ともかく引き続き、順を追って話していくとして。私は中学二年生になって、変わらず学年一位の学力をキープしていた。そして当たり前の話をすると、私が一位であり続ける限り、他の生徒は二位以下となる。その順位を覆そうとする子が現れた。
私と同級生で、実名は出せないのだけど、『貴子さん』としておこう。その子の事は、私も一年生の頃から少し意識していた。テストの度、必ずと言っていいほど、学年二位の座には貴子さんの名前があったものだから。
一年生の頃、私と貴子さんは接点が無かった。クラスも違っていたし、私は私で勉強会の相手を誘うのに忙しかったので。学年二位の子に勉強を教える必要も無いだろうし、ねぇ。
二年生になって、私と貴子さんは同じクラスとなった。私に近づいてきたのは貴子さんの方からで、教室中に聞こえるような声で「私、貴女に負けたくない!」と宣言してきたのだ。
クラスの皆が私の事を心配したようで、それほどの剣幕だった。私も体が小さいものだから、率直に言って身の危険すら感じたけれど、それより貴子さんに対して私は興味が湧いた。
「まぁまぁ。一度、ゆっくり話し合いましょうよ。ね、貴子さん」
そう言って私は彼女をなだめたけれど、しかし実際は、特に話す事も無いと内心で思っていた。一目見れば、学年二位の貴子さんが私に対して抱えてきた鬱屈も、私に対する執着心も手に取るように分かる。何て分かりやすい子だろう。
私から見れば彼女は純真無垢、そのものだった。内面が肉食獣の私は強く、貴子さんを貪りたく思った。白い花を汚したいという欲情が、かつてないほどの滾りで蠢く。
私は貴子さんを週末の勉強会に誘った。それが只の勉強会ではないと噂で知っていただろうけど、彼女は逃げなかった。「何をされたって、私は負けない」と貴子さんに言われて、嬉しくて私はゾクゾクしたものだ。
世の中には『誘い受け』という分類があるようで、私も正確には用語を理解できてないと思うけど、貴子さんはそれに当たるんじゃないだろうか。シマウマがライオンの前で寝転がって、お腹を見せて、「さぁ、私を食べてみなさいよ!」と言うような。そんな態度に見えた。
貴子さん本人には自覚が無いようだけど、彼女は私の事が好きなんじゃないだろうかと思った。私自身は恋愛感情というものが良く分からないけど、そういう感情と執着心というものは似ているのだろう。彼女は私に執着していて、まるで「お願い、私を見て! 私の事を意識して!」と訴えかけているかのようだ。
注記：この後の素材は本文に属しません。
This design comes from an exercise in tuning for small area on the open sky130 flow, not from production work. RTL that was checked went through simulation tests only; none was proved equivalent to the original. Power and IR drop assume default switching activity.

==> flow/design.v <==
`timescale 1ns/1ps
package udp_app_pkg;
    typedef logic [7:0]  byte_t;      
    typedef logic [15:0] pkt_len_t;   
    typedef logic [31:0] pixel_t;     
    typedef logic [15:0] seq_t;       
    typedef struct packed {
        byte_t    data;
        logic     last;   
        pkt_len_t len;    
    } app_beat_t;
    typedef enum logic {IDLE, SEND} tx_state_t;
    typedef enum logic [1:0] {FREE, LOCK_MODE, LOCK_IMG, LOCK_LED} arb_state_t;
    localparam int       DEBOUNCE_CYCLES   = 16;   
    localparam int       DEBOUNCE_CNT_W    = $clog2(DEBOUNCE_CYCLES + 2);
    localparam byte_t    LED_CMD_TAG       = 8'hA5;
    localparam pkt_len_t LED_CMD_LEN       = 16'd4;
    localparam int       LED_PATTERNS      = 4;
    localparam int       LED_IDX_W         = $clog2(LED_PATTERNS);
    localparam pkt_len_t MODE_CMD_LEN      = 16'd2;
    localparam logic [15:0] MODE_CMD_A     = 16'h0001;
    localparam logic [15:0] MODE_CMD_B     = 16'h0003;
    localparam int       IMG_WORDS_PER_PKT = 4;
    localparam pkt_len_t IMG_PKT_LEN       = 16'd18;   
    localparam int       IMG_FIFO_DEPTH    = 16;
    localparam int       IMG_PTR_W         = $clog2(IMG_FIFO_DEPTH);
    localparam int       IMG_CNT_W         = IMG_PTR_W + 1;
endpackage
`timescale 1ns/1ps
module key_debounce (
    input  logic clk_25_out,
    input  logic key1,
    input  logic key,     
    output logic press    
);
    logic       key_meta;
    logic       key_sync;
    logic [4:0] cnt;
    logic       nxt;
    always_ff @(posedge clk_25_out or negedge key1)
    begin
        if (!key1)
        begin
            key_meta <= 1'b1;
            key_sync <= 1'b1;
        end
        else
        begin
            key_meta <= key;
            key_sync <= key_meta;
        end
    end
    always_comb
    begin
        case (cnt)
            5'b00000:  nxt = 1'b1;
            5'b00001:  nxt = 1'b1;
            5'b00011:  nxt = 1'b0;
            5'b00110:  nxt = 1'b0;
            5'b01100:  nxt = 1'b1;
            5'b11001:  nxt = 1'b0;
            5'b10010:  nxt = 1'b0;
            5'b00100:  nxt = 1'b1;
            5'b01001:  nxt = 1'b1;
            5'b10011:  nxt = 1'b1;
            5'b00111:  nxt = 1'b0;
            5'b01110:  nxt = 1'b1;
            5'b11101:  nxt = 1'b0;
            5'b11010:  nxt = 1'b1;
            5'b10101:  nxt = 1'b1;
            5'b01011:  nxt = 1'b1;
            5'b10111:  nxt = 1'b1;
            5'b01111:  nxt = 1'b1;
            5'b11111:  nxt = 1'b1;
            default: nxt = 1'bx;
        endcase
    end
    always_ff @(posedge clk_25_out or negedge key1)
    begin
        if (!key1)
            cnt <= '0;
        else if (key_sync)
            cnt <= '0;
        else
            cnt <= {cnt[3:0], nxt};
    end
    assign press = (cnt == 5'b01111);
endmodule
`timescale 1ns/1ps
`timescale 1ns/1ps
`timescale 1ns/1ps
`timescale 1ns/1ps
`timescale 1ns/1ps
module udp_app_top (
    input  logic                   clk_25_out,
    input  logic                   key1,             
    input  logic                   key2,             
    input  logic                   key3,             
    input  logic                   key4,             
    input  udp_app_pkg::pixel_t    img_word,
    input  logic                   img_word_valid,
    output logic                   img_word_ready,
    output udp_app_pkg::app_beat_t udp_tx,
    output logic                   udp_tx_valid,
    input  logic                   udp_tx_ready,
    output logic                   img_mode
);
    logic key2_press;
    logic key3_press;
    logic key4_press;
    key_debounce u_key2_db (.clk_25_out(clk_25_out), .key1(key1), .key(key2), .press(key2_press));
    key_debounce u_key3_db (.clk_25_out(clk_25_out), .key1(key1), .key(key3), .press(key3_press));
    key_debounce u_key4_db (.clk_25_out(clk_25_out), .key1(key1), .key(key4), .press(key4_press));
    logic [31:0] fifo_mem [16];
    logic [4:0]  wr_ptr;       
    logic [4:0]  rd_ptr;       
    logic        mode_pend;    
    logic        led_pend;
    logic        img_pend;
    logic        use_b;
    logic [1:0]  led_idx;
    logic [15:0] seq;
    logic [1:0]  lock;         
    logic [1:0]  cnt;          
    logic        dph;          
    logic free, g_mode, g_img, g_led, acc, last, toggle, push, pop, start, img_end, mode_end, led_end;
    assign free   = (lock == 2'd0);
    assign g_mode = (lock == 2'd1) || (free && mode_pend);
    assign g_img  = (lock == 2'd2) || (free && !mode_pend && img_mode && img_pend);
    assign g_led  = (lock == 2'd3) || (free && !mode_pend && !img_mode && led_pend);
    assign udp_tx_valid = g_mode || g_img || g_led;
    assign acc    = udp_tx_valid && udp_tx_ready;
    always_comb
    begin
        if (g_img)
            last = dph && (cnt == 2'd1) && (rd_ptr[1:0] == 2'd3);
        else if (g_led)
            last = (cnt == 2'd3);
        else
            last = cnt[0];
    end
    assign toggle = key3_press && !img_pend;
    assign img_word_ready = !((wr_ptr[3:0] == rd_ptr[3:0]) && (wr_ptr[4] != rd_ptr[4]));
    assign push   = img_word_valid && img_word_ready && img_mode;
    assign pop    = acc && g_img && dph && (cnt == 2'd1);
    assign img_end  = acc && g_img && last;
    assign mode_end = acc && g_mode && last;
    assign led_end  = acc && g_led && last;
    assign start  = (wr_ptr[4:2] != rd_ptr[4:2]);    
    logic [3:0]   rd_adv;
    logic [1:0]   cnt_adv;
    logic [15:0]  wsel;
    logic [511:0] mem_flat;
    logic [31:0]  head;
    logic [7:0]   img_byte;
    logic [7:0]   img_byte_nx;
    assign rd_adv  = rd_ptr[3:0] + {3'd0, dph && (cnt == 2'd1)};
    assign cnt_adv = cnt + 1'b1;
    always_comb
    begin
        for (int i = 0; i < 16; i++)
        begin
            wsel[i] = (rd_adv == 4'(i));
            mem_flat[32 * i +: 32] = fifo_mem[i];
        end
    end
    word_mux u_word_mux (.words(mem_flat), .sel(wsel), .word(head));
    always_comb
    begin
        case ({~cnt_adv[1], cnt_adv[0]})
            2'd0:    img_byte_nx = head[31:24];
            2'd1:    img_byte_nx = head[23:16];
            2'd2:    img_byte_nx = head[15:8];
            default: img_byte_nx = head[7:0];
        endcase
    end
    always_ff @(posedge clk_25_out)
    begin
        if (acc)
            img_byte <= img_byte_nx;
    end
    always_comb
    begin
        udp_tx.last = last;
        udp_tx.len  = {11'd0, g_img, 1'b0, g_led && !g_img, !g_led || g_img, 1'b0};
        if (g_img)
            udp_tx.data = dph ? img_byte : (cnt[0] ? seq[7:0] : seq[15:8]);
        else if (g_led)
            case (cnt)
                2'd0:    udp_tx.data = 8'hA5;
                2'd1:    udp_tx.data = 8'h01;
                2'd2:    udp_tx.data = {6'd0, led_idx};
                default: udp_tx.data = {6'h3f, ~led_idx};
            endcase
        else
            udp_tx.data = cnt[0] ? {6'd0, use_b, 1'b1} : 8'h00;
    end
    always_ff @(posedge clk_25_out)
    begin
        if (push)
            fifo_mem[wr_ptr[3:0]] <= img_word;
    end
    always_ff @(posedge clk_25_out)
    begin
        seq <= img_mode ? seq + {15'd0, img_end} : 16'd0;
    end
    always_ff @(posedge clk_25_out or negedge key1)
    begin
        if (!key1)
        begin
            wr_ptr    <= '0;
            rd_ptr    <= '0;
            mode_pend <= 1'b0;
            led_pend  <= 1'b0;
            img_pend  <= 1'b0;
            use_b     <= 1'b0;
            led_idx   <= '0;
            img_mode  <= 1'b0;
            lock      <= '0;
            cnt       <= '0;
            dph       <= 1'b0;
        end
        else
        begin
            wr_ptr <= toggle ? 5'd0 : wr_ptr + {4'd0, push};
            rd_ptr <= toggle ? 5'd0 : rd_ptr + {4'd0, pop};
            if (acc && last)
                lock <= 2'd0;
            else if (udp_tx_valid)
                lock <= g_mode ? 2'd1 : g_img ? 2'd2 : 2'd3;
            if (acc)
            begin
                cnt <= last ? 2'd0 : cnt + 1'b1;
                dph <= !last && (dph || cnt[0]);
            end
            if (!mode_pend)
                mode_pend <= key4_press;
            else if (acc && g_mode && last)
            begin
                mode_pend <= 1'b0;
                use_b     <= !use_b;
            end
            if (!led_pend)
            begin
                if (key2_press)
                begin
                    led_pend <= 1'b1;
                    led_idx  <= led_idx + 1'b1;
                end
            end
            else if (acc && g_led && last)
                led_pend <= 1'b0;
            if (!img_pend)
            begin
                if (toggle)
                    img_mode <= !img_mode;
                else if (img_mode && start)
                    img_pend <= 1'b1;
            end
            else if (img_end)
                img_pend <= 1'b0;
        end
    end
endmodule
私はベッドで、徹底的に上下関係を叩き込んであげた。貴子さんが厄介なストーカーにならないとも限らない。私に危害を加えてこないように、牙は抜いておくべきだろう。
彼女が私に抱いている感情が、憎しみでも恋愛感情でも。その執着心の強さは何かしら、私の嗜虐心に火を点けた。これほどの熱意で女の子の身体を操った事は一度も無い。私に取っても貴子さんは、特別な存在になりつつあった。
朝になって。勉強部屋のベッドで、全てを曝け出した姿の貴子さんは、とても可愛らしく私には見えた。「もう、一番じゃなくてもいい」と、うつむきながら恥ずかしそうに言って、更に彼女は続けた。
「それに、貴女の一番じゃなくてもいい。お願い、私を傍に居させて。『お姉さま』って、そう呼ばせて……」
ちょっと虐めすぎたかも知れないなぁと私は思ったが、特に後悔も無かった。こうして私には、同級生で同い年の妹ができたのだった。